**Input records**
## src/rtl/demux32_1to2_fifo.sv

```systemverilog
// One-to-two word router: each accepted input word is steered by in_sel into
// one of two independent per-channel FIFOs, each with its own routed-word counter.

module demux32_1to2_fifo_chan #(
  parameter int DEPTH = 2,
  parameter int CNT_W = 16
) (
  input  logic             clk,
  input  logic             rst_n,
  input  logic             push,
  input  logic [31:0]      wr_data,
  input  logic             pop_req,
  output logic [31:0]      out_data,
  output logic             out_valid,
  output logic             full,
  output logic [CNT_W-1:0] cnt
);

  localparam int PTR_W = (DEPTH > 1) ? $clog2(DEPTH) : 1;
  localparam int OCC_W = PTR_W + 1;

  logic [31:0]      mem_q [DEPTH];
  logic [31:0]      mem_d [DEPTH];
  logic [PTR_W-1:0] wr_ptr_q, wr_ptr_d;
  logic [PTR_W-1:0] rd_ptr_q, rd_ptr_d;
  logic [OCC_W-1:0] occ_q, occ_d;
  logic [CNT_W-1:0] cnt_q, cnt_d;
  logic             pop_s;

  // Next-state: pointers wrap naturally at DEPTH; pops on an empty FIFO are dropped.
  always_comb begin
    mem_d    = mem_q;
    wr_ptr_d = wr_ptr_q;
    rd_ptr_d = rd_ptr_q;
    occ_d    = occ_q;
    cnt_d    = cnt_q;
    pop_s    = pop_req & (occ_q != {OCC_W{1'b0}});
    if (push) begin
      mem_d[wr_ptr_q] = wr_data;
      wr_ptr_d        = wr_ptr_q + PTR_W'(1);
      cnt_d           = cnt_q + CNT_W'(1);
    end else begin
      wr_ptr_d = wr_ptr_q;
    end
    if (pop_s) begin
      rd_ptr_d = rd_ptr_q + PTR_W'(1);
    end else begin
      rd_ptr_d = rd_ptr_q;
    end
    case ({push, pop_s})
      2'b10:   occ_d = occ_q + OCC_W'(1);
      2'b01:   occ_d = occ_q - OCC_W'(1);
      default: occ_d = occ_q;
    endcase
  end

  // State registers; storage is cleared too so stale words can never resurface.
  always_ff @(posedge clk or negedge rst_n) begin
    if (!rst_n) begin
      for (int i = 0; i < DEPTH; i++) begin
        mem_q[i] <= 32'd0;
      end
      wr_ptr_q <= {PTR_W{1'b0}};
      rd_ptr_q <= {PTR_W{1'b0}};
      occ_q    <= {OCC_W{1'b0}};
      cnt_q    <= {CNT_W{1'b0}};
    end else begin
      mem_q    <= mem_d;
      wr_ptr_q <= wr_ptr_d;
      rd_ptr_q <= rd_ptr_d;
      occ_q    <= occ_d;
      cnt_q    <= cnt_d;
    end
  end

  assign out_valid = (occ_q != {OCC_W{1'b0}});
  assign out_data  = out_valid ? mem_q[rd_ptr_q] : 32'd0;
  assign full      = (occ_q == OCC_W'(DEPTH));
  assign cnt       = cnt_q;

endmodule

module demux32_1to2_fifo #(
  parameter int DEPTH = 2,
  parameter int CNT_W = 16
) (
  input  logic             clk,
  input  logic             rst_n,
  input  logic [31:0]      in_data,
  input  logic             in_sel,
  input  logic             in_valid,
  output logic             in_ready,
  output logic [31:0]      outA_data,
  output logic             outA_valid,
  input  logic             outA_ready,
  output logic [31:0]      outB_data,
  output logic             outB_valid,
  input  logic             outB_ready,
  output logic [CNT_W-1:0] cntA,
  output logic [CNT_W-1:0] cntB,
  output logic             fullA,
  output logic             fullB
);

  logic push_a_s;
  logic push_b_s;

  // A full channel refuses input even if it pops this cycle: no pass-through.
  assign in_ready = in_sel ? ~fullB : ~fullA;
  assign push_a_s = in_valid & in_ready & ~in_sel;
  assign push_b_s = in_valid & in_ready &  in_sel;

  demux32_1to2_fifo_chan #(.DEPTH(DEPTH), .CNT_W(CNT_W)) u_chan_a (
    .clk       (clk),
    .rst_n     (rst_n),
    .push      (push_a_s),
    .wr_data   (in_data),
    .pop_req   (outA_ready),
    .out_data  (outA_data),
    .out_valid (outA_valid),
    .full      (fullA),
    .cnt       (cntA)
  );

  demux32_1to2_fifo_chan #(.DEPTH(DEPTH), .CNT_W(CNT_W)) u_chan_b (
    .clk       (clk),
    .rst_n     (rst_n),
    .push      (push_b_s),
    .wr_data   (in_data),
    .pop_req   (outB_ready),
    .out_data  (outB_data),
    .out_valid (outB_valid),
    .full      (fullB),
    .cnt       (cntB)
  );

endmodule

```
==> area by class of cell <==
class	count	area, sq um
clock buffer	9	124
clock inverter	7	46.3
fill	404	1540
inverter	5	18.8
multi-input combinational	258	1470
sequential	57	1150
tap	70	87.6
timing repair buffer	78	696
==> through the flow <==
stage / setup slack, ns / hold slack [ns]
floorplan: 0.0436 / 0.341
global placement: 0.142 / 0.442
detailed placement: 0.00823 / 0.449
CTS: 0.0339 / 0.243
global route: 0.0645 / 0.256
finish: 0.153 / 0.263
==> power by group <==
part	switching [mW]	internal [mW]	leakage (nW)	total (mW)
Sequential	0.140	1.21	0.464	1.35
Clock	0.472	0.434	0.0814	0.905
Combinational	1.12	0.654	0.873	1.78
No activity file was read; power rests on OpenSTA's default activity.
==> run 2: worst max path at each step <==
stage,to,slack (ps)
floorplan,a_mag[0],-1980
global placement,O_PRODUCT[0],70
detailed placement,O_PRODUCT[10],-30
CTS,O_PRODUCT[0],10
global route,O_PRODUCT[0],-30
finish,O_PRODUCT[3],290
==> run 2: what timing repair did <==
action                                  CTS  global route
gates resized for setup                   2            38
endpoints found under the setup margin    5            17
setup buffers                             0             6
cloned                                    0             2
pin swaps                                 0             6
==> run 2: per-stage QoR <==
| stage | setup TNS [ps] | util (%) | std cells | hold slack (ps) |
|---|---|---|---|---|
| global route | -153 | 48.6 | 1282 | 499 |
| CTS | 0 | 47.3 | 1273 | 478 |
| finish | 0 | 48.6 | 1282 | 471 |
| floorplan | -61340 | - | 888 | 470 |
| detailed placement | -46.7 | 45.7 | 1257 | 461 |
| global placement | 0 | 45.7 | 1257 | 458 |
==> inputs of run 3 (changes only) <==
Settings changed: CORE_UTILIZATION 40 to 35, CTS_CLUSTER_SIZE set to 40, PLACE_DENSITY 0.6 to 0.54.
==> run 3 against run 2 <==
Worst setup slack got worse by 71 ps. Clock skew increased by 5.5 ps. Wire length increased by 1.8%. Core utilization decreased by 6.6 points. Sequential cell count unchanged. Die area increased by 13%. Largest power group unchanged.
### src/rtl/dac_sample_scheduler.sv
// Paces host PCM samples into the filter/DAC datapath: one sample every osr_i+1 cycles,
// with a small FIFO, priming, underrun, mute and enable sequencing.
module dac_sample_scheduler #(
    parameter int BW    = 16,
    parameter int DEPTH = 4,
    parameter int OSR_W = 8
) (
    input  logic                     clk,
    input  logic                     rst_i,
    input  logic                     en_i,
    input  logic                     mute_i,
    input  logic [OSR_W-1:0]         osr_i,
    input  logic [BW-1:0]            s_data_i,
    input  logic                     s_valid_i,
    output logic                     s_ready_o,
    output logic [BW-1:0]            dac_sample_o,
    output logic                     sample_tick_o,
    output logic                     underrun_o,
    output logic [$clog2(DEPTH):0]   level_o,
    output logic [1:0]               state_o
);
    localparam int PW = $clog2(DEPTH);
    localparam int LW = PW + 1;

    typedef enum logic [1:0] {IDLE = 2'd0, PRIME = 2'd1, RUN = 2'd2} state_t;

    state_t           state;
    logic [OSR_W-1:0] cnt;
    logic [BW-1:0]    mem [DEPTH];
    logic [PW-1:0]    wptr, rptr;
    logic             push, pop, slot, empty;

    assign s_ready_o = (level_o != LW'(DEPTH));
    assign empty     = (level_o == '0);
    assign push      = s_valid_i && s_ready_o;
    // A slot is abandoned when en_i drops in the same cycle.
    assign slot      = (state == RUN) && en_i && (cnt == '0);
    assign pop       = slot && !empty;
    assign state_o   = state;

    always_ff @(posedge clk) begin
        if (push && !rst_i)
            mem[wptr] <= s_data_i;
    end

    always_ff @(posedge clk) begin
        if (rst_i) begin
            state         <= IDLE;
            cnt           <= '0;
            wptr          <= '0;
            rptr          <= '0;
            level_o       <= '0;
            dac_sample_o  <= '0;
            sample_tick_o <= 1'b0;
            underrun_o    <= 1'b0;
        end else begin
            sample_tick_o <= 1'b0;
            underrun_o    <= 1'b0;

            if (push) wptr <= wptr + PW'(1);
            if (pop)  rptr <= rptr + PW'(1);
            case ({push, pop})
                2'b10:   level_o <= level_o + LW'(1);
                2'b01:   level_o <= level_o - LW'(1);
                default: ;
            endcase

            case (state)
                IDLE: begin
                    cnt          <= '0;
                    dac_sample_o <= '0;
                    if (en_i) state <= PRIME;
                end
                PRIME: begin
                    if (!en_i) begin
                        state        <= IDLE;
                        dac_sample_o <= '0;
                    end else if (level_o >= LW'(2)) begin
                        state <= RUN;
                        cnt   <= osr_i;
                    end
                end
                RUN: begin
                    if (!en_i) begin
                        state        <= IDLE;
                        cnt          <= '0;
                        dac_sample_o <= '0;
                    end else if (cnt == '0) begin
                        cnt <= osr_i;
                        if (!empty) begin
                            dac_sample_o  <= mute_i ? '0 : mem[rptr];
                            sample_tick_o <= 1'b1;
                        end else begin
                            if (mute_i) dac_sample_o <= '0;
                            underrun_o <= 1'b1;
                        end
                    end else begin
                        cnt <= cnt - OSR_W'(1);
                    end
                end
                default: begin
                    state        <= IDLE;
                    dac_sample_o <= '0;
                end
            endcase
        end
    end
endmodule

**Exercise**
From the line holding "1282 | 471 |" to the line holding "run 3 against", inclusive, restate each line above exactly as written.

**Exercise response**
| finish | 0 | 48.6 | 1282 | 471 |
| floorplan | -61340 | - | 888 | 470 |
| detailed placement | -46.7 | 45.7 | 1257 | 461 |
| global placement | 0 | 45.7 | 1257 | 458 |
==> inputs of run 3 (changes only) <==
Settings changed: CORE_UTILIZATION 40 to 35, CTS_CLUSTER_SIZE set to 40, PLACE_DENSITY 0.6 to 0.54.
==> run 3 against run 2 <==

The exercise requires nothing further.